I added these print statements after every relevant line:
print(f'self_mha_output:{self_mha_output}')
print(f'skip_x_attention:{skip_x_attention}')
print(f'ffn_output:{ffn_output}')
print(f'ffn_output after dropout:{ffn_output}')
print(f'encoder_layer_out:{encoder_layer_out}')
Here is the first set of output:
self_mha_output:[[[ 0.2629684 0.5438655 -0.47695604 0.43180236]
[ 0.27214473 0.5516315 -0.47251672 0.44105405]
[ 0.2637157 0.5352751 -0.46818826 0.44008902]]]
skip_x_attention:[[[ 0.7840514 -0.9639456 -1.0145587 1.1944535 ]
[-1.2134784 1.0835364 -0.7550787 0.885021 ]
[ 0.76012594 -0.20960009 -1.545446 0.9949202 ]]]
ffn_output:[[[-0.40299335 -0.26304182 0.01199517 0.77515805]
[ 0.11928089 0.02366283 0.21244505 0.6133719 ]
[-0.47993705 -0.35966852 0.11620045 0.9476139 ]]]

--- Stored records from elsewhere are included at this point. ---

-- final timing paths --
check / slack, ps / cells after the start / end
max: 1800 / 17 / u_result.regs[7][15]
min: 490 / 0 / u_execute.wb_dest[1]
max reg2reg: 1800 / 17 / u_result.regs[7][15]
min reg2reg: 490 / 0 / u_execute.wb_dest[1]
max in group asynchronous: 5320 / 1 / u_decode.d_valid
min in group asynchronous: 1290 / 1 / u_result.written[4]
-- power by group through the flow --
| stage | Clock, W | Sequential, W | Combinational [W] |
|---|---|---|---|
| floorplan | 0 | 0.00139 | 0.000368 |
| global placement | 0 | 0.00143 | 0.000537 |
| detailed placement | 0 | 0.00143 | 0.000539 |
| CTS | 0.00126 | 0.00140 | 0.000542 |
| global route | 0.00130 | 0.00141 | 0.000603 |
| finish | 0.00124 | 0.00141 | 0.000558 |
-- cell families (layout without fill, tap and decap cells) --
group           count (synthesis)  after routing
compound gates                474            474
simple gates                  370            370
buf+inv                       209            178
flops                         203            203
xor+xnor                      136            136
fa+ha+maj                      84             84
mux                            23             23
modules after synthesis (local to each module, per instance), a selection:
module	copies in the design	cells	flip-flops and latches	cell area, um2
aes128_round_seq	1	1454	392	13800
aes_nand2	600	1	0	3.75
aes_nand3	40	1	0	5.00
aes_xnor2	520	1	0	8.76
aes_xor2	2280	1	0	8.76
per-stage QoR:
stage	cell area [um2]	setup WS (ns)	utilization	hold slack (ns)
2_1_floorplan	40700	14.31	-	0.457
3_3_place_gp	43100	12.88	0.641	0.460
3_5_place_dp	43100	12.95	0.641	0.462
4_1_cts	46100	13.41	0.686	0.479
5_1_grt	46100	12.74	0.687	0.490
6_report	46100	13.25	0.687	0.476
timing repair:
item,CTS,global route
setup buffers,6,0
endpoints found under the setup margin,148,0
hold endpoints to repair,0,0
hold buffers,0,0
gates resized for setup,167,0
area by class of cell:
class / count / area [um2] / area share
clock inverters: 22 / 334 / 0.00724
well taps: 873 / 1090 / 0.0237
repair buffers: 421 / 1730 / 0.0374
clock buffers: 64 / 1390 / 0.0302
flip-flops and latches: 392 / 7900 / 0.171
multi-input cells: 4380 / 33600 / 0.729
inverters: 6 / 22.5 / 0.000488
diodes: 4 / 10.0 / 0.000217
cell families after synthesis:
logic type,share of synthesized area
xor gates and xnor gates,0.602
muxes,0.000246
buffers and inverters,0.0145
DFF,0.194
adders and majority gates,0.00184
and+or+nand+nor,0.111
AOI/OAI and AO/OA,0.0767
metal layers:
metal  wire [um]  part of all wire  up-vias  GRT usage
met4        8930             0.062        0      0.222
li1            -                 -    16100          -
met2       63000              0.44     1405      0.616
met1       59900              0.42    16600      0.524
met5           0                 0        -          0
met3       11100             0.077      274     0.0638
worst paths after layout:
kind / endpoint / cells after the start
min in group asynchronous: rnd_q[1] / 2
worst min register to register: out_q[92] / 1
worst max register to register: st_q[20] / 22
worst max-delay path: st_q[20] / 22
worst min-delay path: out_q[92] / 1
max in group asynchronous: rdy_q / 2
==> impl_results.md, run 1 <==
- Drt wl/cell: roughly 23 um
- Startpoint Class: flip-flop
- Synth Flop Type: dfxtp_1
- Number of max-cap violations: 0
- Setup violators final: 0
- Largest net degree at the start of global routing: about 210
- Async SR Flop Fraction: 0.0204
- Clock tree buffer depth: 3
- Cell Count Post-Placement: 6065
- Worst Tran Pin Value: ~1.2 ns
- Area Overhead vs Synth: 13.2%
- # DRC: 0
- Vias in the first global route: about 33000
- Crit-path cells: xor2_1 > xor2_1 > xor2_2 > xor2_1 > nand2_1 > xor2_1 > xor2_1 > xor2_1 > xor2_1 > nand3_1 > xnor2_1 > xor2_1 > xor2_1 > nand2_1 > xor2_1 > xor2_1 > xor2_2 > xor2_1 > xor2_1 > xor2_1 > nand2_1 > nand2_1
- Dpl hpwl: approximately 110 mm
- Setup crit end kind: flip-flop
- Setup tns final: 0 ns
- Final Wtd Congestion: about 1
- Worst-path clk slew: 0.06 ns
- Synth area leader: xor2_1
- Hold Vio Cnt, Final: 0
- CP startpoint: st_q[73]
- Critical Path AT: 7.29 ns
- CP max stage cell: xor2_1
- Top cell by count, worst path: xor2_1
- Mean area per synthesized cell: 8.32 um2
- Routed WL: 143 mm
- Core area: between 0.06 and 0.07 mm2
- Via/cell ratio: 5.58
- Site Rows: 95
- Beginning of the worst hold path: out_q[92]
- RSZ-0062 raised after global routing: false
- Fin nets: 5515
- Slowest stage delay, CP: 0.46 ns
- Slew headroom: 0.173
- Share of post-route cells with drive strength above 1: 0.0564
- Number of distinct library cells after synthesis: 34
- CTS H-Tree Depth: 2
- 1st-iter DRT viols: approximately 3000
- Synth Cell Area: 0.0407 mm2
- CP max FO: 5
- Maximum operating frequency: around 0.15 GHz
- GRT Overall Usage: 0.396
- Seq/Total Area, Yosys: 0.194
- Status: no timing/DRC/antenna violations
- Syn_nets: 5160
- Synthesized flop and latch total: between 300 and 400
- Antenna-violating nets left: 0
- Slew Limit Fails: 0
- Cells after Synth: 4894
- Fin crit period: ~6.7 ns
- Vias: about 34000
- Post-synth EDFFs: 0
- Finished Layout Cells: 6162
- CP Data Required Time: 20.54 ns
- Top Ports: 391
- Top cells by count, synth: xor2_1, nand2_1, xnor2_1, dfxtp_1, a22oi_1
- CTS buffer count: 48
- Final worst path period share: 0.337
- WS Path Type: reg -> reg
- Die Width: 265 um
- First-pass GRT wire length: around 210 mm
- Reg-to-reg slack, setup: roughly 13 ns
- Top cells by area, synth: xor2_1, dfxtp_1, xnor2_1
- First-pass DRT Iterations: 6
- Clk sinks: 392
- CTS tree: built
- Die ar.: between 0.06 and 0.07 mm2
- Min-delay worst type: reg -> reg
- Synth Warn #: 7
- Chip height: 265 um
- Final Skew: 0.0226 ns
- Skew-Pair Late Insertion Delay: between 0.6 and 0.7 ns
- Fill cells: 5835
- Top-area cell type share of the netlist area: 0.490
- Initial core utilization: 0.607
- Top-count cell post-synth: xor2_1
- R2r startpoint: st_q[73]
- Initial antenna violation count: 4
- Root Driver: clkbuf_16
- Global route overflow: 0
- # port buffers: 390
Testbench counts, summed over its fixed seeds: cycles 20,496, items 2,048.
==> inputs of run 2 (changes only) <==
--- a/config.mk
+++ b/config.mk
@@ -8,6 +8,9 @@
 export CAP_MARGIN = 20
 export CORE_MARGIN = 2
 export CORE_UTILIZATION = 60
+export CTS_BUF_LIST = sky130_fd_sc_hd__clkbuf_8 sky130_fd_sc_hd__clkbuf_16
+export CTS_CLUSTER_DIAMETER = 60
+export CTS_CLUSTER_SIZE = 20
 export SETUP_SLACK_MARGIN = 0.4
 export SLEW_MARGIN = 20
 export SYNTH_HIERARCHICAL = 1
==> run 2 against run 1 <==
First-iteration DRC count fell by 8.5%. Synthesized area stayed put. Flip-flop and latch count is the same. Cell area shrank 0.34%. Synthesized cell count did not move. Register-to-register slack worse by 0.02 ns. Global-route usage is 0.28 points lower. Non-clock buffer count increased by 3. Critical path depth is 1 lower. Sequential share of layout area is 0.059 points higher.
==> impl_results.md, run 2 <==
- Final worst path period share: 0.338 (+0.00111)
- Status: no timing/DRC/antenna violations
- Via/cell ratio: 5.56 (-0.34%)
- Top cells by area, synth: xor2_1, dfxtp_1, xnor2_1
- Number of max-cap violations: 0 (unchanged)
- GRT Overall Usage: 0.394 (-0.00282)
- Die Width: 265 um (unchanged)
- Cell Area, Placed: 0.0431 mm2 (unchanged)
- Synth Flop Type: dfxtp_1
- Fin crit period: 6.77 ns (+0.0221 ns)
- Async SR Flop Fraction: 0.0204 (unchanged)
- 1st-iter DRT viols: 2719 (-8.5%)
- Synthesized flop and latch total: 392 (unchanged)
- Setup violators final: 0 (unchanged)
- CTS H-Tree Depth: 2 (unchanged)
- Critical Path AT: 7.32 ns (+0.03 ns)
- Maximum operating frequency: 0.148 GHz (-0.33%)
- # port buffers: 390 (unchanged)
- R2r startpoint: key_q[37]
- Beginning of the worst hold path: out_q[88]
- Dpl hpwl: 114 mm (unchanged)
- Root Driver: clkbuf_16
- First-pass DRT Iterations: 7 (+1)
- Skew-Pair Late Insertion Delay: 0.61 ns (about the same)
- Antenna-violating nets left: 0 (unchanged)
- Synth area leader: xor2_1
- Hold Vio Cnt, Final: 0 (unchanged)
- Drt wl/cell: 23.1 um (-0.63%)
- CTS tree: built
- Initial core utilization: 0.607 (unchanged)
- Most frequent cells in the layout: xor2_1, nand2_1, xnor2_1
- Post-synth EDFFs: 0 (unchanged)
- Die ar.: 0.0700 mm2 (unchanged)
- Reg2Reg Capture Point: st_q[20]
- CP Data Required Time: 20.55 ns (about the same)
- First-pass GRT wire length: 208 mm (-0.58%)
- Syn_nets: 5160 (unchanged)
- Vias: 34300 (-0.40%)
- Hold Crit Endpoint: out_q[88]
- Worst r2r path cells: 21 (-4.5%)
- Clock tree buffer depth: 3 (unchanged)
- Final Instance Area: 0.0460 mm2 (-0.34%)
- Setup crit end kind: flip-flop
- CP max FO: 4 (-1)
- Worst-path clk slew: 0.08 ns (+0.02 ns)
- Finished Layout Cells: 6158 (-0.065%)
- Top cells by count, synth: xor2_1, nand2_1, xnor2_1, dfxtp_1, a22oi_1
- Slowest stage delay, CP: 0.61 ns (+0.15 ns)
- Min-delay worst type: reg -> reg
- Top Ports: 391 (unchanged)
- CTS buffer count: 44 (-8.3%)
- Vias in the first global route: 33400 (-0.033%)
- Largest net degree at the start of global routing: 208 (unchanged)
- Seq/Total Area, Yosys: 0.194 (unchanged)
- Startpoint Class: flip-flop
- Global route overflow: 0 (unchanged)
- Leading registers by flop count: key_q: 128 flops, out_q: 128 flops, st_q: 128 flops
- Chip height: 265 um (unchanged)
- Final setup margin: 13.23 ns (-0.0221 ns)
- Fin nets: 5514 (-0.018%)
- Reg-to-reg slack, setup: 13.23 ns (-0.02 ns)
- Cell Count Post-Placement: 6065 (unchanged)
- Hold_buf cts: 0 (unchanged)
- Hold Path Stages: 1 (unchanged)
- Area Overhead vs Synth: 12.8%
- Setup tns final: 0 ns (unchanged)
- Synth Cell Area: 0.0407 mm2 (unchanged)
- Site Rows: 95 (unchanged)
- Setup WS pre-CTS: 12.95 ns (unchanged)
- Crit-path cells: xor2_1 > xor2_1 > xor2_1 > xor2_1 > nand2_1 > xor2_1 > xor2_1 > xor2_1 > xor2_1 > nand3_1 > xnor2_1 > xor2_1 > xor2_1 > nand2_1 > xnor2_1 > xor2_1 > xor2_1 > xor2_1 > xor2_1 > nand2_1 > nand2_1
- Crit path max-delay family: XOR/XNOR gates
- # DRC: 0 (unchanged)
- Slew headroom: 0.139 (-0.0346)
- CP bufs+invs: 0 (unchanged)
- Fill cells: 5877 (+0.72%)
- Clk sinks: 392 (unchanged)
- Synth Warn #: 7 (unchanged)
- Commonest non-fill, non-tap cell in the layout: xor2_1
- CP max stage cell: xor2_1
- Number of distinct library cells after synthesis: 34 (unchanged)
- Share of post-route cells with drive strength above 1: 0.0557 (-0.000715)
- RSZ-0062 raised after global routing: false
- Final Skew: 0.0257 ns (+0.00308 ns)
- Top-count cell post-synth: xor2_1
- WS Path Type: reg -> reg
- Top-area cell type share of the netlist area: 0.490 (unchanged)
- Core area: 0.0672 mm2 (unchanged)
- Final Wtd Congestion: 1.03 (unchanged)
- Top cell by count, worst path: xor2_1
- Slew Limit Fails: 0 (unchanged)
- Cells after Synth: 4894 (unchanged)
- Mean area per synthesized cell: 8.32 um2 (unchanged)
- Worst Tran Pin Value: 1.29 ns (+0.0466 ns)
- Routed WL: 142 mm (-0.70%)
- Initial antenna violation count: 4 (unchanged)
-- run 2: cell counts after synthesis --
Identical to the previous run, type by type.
Background: an optimization exercise with open tools, aiming at small area, a short achievable clock period and few clock cycles per item. Do not read the settings as production practice. Only simulation tests tie the RTL to the original design; equivalence was not proved. No activity file was given, so power comes from the tool's default toggle rates.

[flow/standard.sh]
#!/bin/bash
# synth_recipe.tcl (not shown) runs the flow's synth.tcl, then flattens the netlist and writes it again
# the make line also repeats each setting of config.mk as NAME=value (left out here)
make -C /OpenROAD-flow-scripts/flow DESIGN_CONFIG=/design/flow/config.mk WORK_HOME=/design/flow/orfs CLKGATE_MAP_FILE= SYNTH_SCRIPT=/design/flow/synth_recipe.tcl "${@:-finish}"
[flow/constraint.sdc]
create_clock -name core_clock -period 12.0 [get_ports {i_clk}]
set_input_delay 2.4000 -clock core_clock [delete_from_list [all_inputs] [get_ports {i_clk}]]
set_output_delay 2.4000 -clock core_clock [all_outputs]
set_load 0.01 [all_outputs]
[flow/flow/run.sh]
#!/bin/bash
# The standard layout, with repair_timing aiming 7 ns below the clock period
# (the design's clock period and constraints are unchanged).
set -euo pipefail
bash standard.sh SETUP_SLACK_MARGIN=7 finish > standard_flow.log 2>&1
[flow/config.mk]
export PLATFORM = sky130hd
export DESIGN_NAME = pid_controller_anti_windup_unit
export DESIGN_NICKNAME = pid_controller_anti_windup_unit
export VERILOG_FILES = /design/flow/design.v
export SDC_FILE = /design/flow/constraint.sdc
export NUM_CORES = 4
export LEC_CHECK = 0
export CAP_MARGIN = 20
export CORE_MARGIN = 2
export CORE_UTILIZATION = 40
export SLEW_MARGIN = 20
[flow/design.v]
package pca_pkg;
    localparam int IdxW = 8;
endpackage
module pca_div (
    input  logic               i_clk,
    input  logic               i_rst_n,
    input  logic               i_load,       
    input  logic               i_bload,      
    input  logic               i_take,       
    input  logic               i_abort,      
    input  logic               i_zero,
    input  logic               i_nneg,
    input  logic signed [32:0] i_prop,
    input  logic [42:0]        i_n,
    input  logic [31:0]        i_dt,
    input  logic [33:0]        i_y,
    output logic               o_busy,
    output logic               o_fin,        
    output logic               o_bfin,       
    output logic               o_busy_n,     
    output logic               o_fin_n,      
    output logic               o_zero,
    output logic               o_sat,
    output logic               o_nneg,
    output logic signed [33:0] o_pi,         
    output logic [35:0]        o_quo
);
    logic               dv_v, dv_bm, dv_sat, dv_z, dv_nneg;
    logic [4:0]         dv_cnt;
    logic [31:0]        dv_rem, dv_dvs;
    logic [35:0]        dv_quo;
    logic signed [33:0] dv_pi;
    logic [23:0]        iu_sh;
    logic [9:0]         iu_rem;
    logic               iu_neg;
    logic w_short;
    assign w_short = (i_prop[32:25] == 8'd0) || (i_prop[32:25] == 8'hff);
    logic [33:0] d_x;
    logic [34:0] d_t1, d_t2, d_t3;
    logic [31:0] d_rm;
    logic [1:0]  d_q;
    assign d_x  = {dv_rem, dv_quo[35:34]};
    assign d_t1 = {1'b0, d_x} - {3'b000, dv_dvs};
    assign d_t2 = {1'b0, d_x} - {2'b00, dv_dvs, 1'b0};
    logic [34:0] d_cs, d_cc;
    logic [35:0] d_t3w;
    assign d_cs  = {1'b0, d_x} ^ ~{3'b000, dv_dvs} ^ ~{2'b00, dv_dvs, 1'b0};
    assign d_cc  = ({1'b0, d_x} & ~{3'b000, dv_dvs}) | ({1'b0, d_x} & ~{2'b00, dv_dvs, 1'b0})
                 | (~{3'b000, dv_dvs} & ~{2'b00, dv_dvs, 1'b0});
    assign d_t3w = {d_cs, 1'b1} + {d_cc[33:0], 1'b1, 1'b1};
    assign d_t3  = d_t3w[35:1];
    always_comb begin
        if (!d_t3[34])      begin d_q = 2'd3; d_rm = d_t3[31:0]; end
        else if (!d_t2[34]) begin d_q = 2'd2; d_rm = d_t2[31:0]; end
        else if (!d_t1[34]) begin d_q = 2'd1; d_rm = d_t1[31:0]; end
        else                begin d_q = 2'd0; d_rm = d_x[31:0];  end
    end
    logic [10:0] i_s1, i_s2;
    logic [9:0]  i_r1, i_r2;
    logic        i_q1, i_q2;
    assign i_s1 = {iu_rem, iu_sh[23] ^ iu_neg};
    assign i_q1 = (i_s1 >= 11'd1000);
    assign i_r1 = i_q1 ? 10'(i_s1 - 11'd1000) : i_s1[9:0];
    assign i_s2 = {i_r1, iu_sh[22] ^ iu_neg};
    assign i_q2 = (i_s2 >= 11'd1000);
    assign i_r2 = i_q2 ? 10'(i_s2 - 11'd1000) : i_s2[9:0];
    logic signed [33:0] w_it;
    logic               w_ic;
    assign w_it = iu_neg ? ~{10'd0, iu_sh} : {10'd0, iu_sh};
    assign w_ic = iu_neg && (iu_rem != 10'd999);
    logic w_fin, w_step;
    assign w_fin  = dv_v && (dv_cnt == 5'd0);
    assign w_step = dv_v && (dv_cnt != 5'd0);
    assign o_busy = dv_v;
    assign o_fin  = w_fin && !dv_bm;
    assign o_bfin = w_fin && dv_bm;
    assign o_zero = dv_z;
    assign o_sat  = dv_sat;
    assign o_nneg = dv_nneg;
    assign o_pi   = dv_pi;
    assign o_quo  = dv_quo;
    logic       w_clr;
    logic [4:0] w_cnt_n;
    assign w_clr    = i_take || (w_fin && dv_bm) || (i_abort && dv_bm);
    assign o_busy_n = i_load || i_bload || (dv_v && !w_clr);
    assign w_cnt_n  = i_load ? (i_zero ? 5'd0 : w_short ? 5'd13 : 5'd18)
                    : i_bload ? 5'd18 : w_step ? dv_cnt - 5'd1 : dv_cnt;
    assign o_fin_n  = o_busy_n && (w_cnt_n == 5'd0) && !i_bload && (i_load || !dv_bm);
    always_ff @(posedge i_clk) begin
        if (!i_rst_n) begin
            dv_v  <= 1'b0;
            dv_bm <= 1'b0;
        end else begin
            dv_v <= o_busy_n;
            if (i_load || i_bload || w_step) dv_cnt <= w_cnt_n;
            if (i_load) begin
                dv_bm   <= 1'b0;
                dv_z    <= i_zero;
                dv_nneg <= i_nneg;
                dv_pi   <= 34'(i_prop);
                dv_dvs  <= i_dt;
                if (w_short) begin
                    dv_sat <= !i_zero && (i_dt[31:17] == 15'd0) && (i_n[42:26] >= i_dt[16:0]);
                    dv_rem <= {15'd0, i_n[42:26]};
                    dv_quo <= {i_n[25:0], 10'd0};
                end else begin
                    dv_sat <= !i_zero && (i_dt[31:7] == 25'd0) && (i_n[42:36] >= i_dt[6:0]);
                    dv_rem <= {25'd0, i_n[42:36]};
                    dv_quo <= i_n[35:0];
                end
                iu_neg  <= i_y[33];
                iu_rem  <= {1'b0, i_y[32:24] ^ {9{i_y[33]}}};
                iu_sh   <= i_y[23:0];
            end else if (i_bload) begin
                dv_bm  <= 1'b1;
                dv_rem <= '0;
                dv_quo <= i_n[35:0];
                dv_dvs <= i_dt;
            end else if (w_step) begin
                dv_rem <= d_rm;
                dv_quo <= {dv_quo[33:0], d_q};
                if (dv_cnt >= 5'd2 && dv_cnt <= 5'd13) begin
                    iu_rem <= i_r2;
                    iu_sh  <= {iu_sh[21:0], i_q1, i_q2};
                end
                if (dv_cnt == 5'd1) dv_pi <= dv_pi + w_it + 34'(w_ic);
            end
        end
    end
endmodule
module pca_dp (
    input  logic [17:0] i_a,
    input  logic [8:0]  i_one,
    input  logic [8:0]  i_two,
    input  logic [8:0]  i_neg,
    output logic [49:0] o_s,
    output logic [49:0] o_c
);
    localparam logic [49:0] BOOTH_K = 50'h3fffaaaac0000;
    logic [8:0]       w_one, w_two, w_neg;
    logic [8:0][18:0] w_row;
    logic [8:0][49:0] w_pp;
    assign w_one = i_one;
    assign w_two = i_two;
    assign w_neg = i_neg;
    for (genvar k = 0; k < 9; k++) begin : g_row
        assign w_row[k] = (({19{w_one[k]}} & {i_a[17], i_a})
                         | ({19{w_two[k]}} & {i_a, 1'b0})) ^ {19{w_neg[k]}};
        if (k == 0) begin : g_first
            assign w_pp[k] = {31'd0, ~w_row[k][18], w_row[k][17:0]};
        end else if (k == 1) begin : g_second
            assign w_pp[k] = {29'd0, ~w_row[k][18], w_row[k][17:0], 1'b0, w_neg[0]};
        end else begin : g_next
            assign w_pp[k] = {(50 - 2*k - 19)'(0), ~w_row[k][18], w_row[k][17:0],
                              1'b0, w_neg[k-1], (2*k-2)'(0)};
        end
    end
    function automatic logic [99:0] csa(input logic [49:0] x, input logic [49:0] y,
                                        input logic [49:0] z);
        logic [49:0] s, c;
        s = x ^ y ^ z;
        c = (x & y) | (x & z) | (y & z);
        csa = {s, c[48:0], 1'b0};
    endfunction
    logic [49:0] w_k;
    logic [99:0] l1a, l1b, l1c, l2a, l2b, l3a, l4, l5;
    assign w_k = BOOTH_K | {33'd0, w_neg[8], 16'd0};
    assign l1a = csa(w_pp[0], w_pp[1], w_pp[2]);
    assign l1b = csa(w_pp[3], w_pp[4], w_pp[5]);
    assign l1c = csa(w_pp[6], w_pp[7], w_pp[8]);
    assign l2a = csa(l1a[99:50], l1a[49:0], l1b[99:50]);
    assign l2b = csa(l1b[49:0], l1c[99:50], l1c[49:0]);
    assign l3a = csa(l2a[99:50], l2a[49:0], l2b[99:50]);
    assign l4  = csa(l3a[99:50], l3a[49:0], l2b[49:0]);
    assign l5  = csa(l4[99:50], l4[49:0], w_k);
    assign o_s = l5[99:50];
    assign o_c = l5[49:0];
endmodule
module booth_enc (
    input  logic [17:0] i_b,
    output logic [8:0]  o_one,
    output logic [8:0]  o_two,
    output logic [8:0]  o_neg
);
    logic [18:0] w_bx;
    assign w_bx = {i_b, 1'b0};
    for (genvar k = 0; k < 9; k++) begin : g_dig
        assign o_one[k] = w_bx[2*k+1] ^ w_bx[2*k];
        assign o_two[k] = (w_bx[2*k+2] & ~w_bx[2*k+1] & ~w_bx[2*k])
                        | (~w_bx[2*k+2] & w_bx[2*k+1] & w_bx[2*k]);
        assign o_neg[k] = w_bx[2*k+2] & ~(w_bx[2*k+1] & w_bx[2*k]);
    end
endmodule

ffn_output after dropout:[[[-0.44777042 -0.2922687 0.01332797 0.86128676]
[ 0.13253433 0.02629204 0.23605007 0.6815244 ]
[-0.5332634 -0.3996317 0. 1.0529044 ]]]
encoder_layer_out:[[[ 0.23017097 -0.9810039 -0.78707564 1.5379086 ]
[-1.2280797 0.76477575 -0.7169284 1.1802323 ]
[ 0.14880148 -0.4831803 -1.1908401 1.5252188 ]]]
You may try this and see where your values are not matching with mines. That is the place to look out. But make sure you add these statements in the correct places.
Best,
Saif.